Of the lines below, write out exactly those from the line with "sx <= player_x; sy <= player_y;" through the line with "Testbench counts of", both included, and skip the rest.

Data extracted from a collection
=======
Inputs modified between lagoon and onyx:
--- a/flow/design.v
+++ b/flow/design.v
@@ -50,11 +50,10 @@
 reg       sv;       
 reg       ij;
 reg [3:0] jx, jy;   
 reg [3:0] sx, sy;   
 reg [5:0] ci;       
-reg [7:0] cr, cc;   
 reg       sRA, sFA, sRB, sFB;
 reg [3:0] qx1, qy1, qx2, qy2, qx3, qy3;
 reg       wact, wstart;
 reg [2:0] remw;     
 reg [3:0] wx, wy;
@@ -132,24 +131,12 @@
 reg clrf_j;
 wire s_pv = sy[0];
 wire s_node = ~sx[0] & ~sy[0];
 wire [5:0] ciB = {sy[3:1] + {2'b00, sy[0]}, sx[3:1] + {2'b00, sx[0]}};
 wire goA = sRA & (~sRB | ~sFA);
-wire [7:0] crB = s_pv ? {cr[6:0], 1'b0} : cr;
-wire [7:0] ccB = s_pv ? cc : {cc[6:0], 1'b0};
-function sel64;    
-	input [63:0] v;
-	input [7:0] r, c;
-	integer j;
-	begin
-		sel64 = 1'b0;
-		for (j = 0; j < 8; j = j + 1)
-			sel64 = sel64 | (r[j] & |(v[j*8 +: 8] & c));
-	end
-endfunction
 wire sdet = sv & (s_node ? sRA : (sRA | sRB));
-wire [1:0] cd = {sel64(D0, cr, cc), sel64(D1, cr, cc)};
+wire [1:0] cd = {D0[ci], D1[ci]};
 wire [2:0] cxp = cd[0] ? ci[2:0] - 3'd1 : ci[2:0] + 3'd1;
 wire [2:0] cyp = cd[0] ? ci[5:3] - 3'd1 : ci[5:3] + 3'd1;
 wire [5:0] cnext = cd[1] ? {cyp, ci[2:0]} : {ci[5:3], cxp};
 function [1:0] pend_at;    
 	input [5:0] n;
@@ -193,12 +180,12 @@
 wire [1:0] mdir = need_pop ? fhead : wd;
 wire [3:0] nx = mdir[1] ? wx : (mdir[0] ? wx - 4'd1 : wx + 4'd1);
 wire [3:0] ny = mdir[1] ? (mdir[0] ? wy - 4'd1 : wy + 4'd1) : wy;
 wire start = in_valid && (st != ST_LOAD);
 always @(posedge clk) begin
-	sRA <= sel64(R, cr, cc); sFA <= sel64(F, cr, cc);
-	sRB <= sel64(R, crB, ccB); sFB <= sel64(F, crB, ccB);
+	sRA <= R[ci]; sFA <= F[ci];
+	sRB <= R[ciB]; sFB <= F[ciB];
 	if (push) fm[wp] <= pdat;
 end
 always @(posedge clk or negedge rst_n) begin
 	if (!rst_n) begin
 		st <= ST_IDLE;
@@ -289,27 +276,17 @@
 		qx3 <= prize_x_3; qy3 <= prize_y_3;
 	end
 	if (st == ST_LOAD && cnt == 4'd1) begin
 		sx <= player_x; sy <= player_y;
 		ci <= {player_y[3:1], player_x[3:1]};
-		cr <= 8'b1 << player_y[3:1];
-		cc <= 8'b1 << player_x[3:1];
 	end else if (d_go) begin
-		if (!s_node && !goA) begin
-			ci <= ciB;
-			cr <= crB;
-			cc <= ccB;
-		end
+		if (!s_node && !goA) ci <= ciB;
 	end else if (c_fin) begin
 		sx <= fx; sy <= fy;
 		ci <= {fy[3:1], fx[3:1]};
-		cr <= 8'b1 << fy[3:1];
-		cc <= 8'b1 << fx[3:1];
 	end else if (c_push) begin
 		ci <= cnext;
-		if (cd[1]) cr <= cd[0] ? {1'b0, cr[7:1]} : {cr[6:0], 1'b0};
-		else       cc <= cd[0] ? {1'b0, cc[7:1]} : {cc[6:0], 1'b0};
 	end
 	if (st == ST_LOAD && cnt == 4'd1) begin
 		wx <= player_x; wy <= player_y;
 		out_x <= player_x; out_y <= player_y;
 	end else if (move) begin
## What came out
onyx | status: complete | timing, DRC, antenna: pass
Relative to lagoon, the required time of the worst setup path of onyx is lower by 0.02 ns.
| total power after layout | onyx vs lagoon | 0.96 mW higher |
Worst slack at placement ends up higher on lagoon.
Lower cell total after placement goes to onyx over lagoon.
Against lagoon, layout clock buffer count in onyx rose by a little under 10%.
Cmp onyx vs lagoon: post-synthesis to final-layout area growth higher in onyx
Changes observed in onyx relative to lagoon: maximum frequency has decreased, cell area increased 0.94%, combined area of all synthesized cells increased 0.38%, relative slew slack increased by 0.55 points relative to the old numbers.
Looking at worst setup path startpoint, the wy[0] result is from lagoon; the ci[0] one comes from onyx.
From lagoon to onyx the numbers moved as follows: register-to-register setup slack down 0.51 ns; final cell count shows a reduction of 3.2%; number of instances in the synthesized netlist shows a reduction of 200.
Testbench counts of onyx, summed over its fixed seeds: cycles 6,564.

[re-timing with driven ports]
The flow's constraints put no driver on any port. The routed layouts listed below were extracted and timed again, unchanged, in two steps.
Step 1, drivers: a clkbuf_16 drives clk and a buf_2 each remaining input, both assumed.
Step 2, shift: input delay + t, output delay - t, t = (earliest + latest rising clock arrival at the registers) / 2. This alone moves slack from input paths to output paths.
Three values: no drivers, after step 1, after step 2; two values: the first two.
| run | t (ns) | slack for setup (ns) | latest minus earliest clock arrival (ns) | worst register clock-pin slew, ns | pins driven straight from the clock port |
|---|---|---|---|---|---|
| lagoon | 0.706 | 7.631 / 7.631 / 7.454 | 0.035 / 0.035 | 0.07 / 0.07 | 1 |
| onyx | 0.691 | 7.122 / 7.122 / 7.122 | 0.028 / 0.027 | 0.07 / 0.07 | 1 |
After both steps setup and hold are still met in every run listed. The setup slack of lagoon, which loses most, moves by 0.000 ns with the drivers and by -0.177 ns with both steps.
=======
**PROBLEM SOLUTION:**
 		sx <= player_x; sy <= player_y;
 		ci <= {player_y[3:1], player_x[3:1]};
-		cr <= 8'b1 << player_y[3:1];
-		cc <= 8'b1 << player_x[3:1];
 	end else if (d_go) begin
-		if (!s_node && !goA) begin
-			ci <= ciB;
-			cr <= crB;
-			cc <= ccB;
-		end
+		if (!s_node && !goA) ci <= ciB;
 	end else if (c_fin) begin
 		sx <= fx; sy <= fy;
 		ci <= {fy[3:1], fx[3:1]};
-		cr <= 8'b1 << fy[3:1];
-		cc <= 8'b1 << fx[3:1];
 	end else if (c_push) begin
 		ci <= cnext;
-		if (cd[1]) cr <= cd[0] ? {1'b0, cr[7:1]} : {cr[6:0], 1'b0};
-		else       cc <= cd[0] ? {1'b0, cc[7:1]} : {cc[6:0], 1'b0};
 	end
 	if (st == ST_LOAD && cnt == 4'd1) begin
 		wx <= player_x; wy <= player_y;
 		out_x <= player_x; out_y <= player_y;
 	end else if (move) begin
## What came out
onyx | status: complete | timing, DRC, antenna: pass
Relative to lagoon, the required time of the worst setup path of onyx is lower by 0.02 ns.
| total power after layout | onyx vs lagoon | 0.96 mW higher |
Worst slack at placement ends up higher on lagoon.
Lower cell total after placement goes to onyx over lagoon.
Against lagoon, layout clock buffer count in onyx rose by a little under 10%.
Cmp onyx vs lagoon: post-synthesis to final-layout area growth higher in onyx
Changes observed in onyx relative to lagoon: maximum frequency has decreased, cell area increased 0.94%, combined area of all synthesized cells increased 0.38%, relative slew slack increased by 0.55 points relative to the old numbers.
Looking at worst setup path startpoint, the wy[0] result is from lagoon; the ci[0] one comes from onyx.
From lagoon to onyx the numbers moved as follows: register-to-register setup slack down 0.51 ns; final cell count shows a reduction of 3.2%; number of instances in the synthesized netlist shows a reduction of 200.
Testbench counts of onyx, summed over its fixed seeds: cycles 6,564.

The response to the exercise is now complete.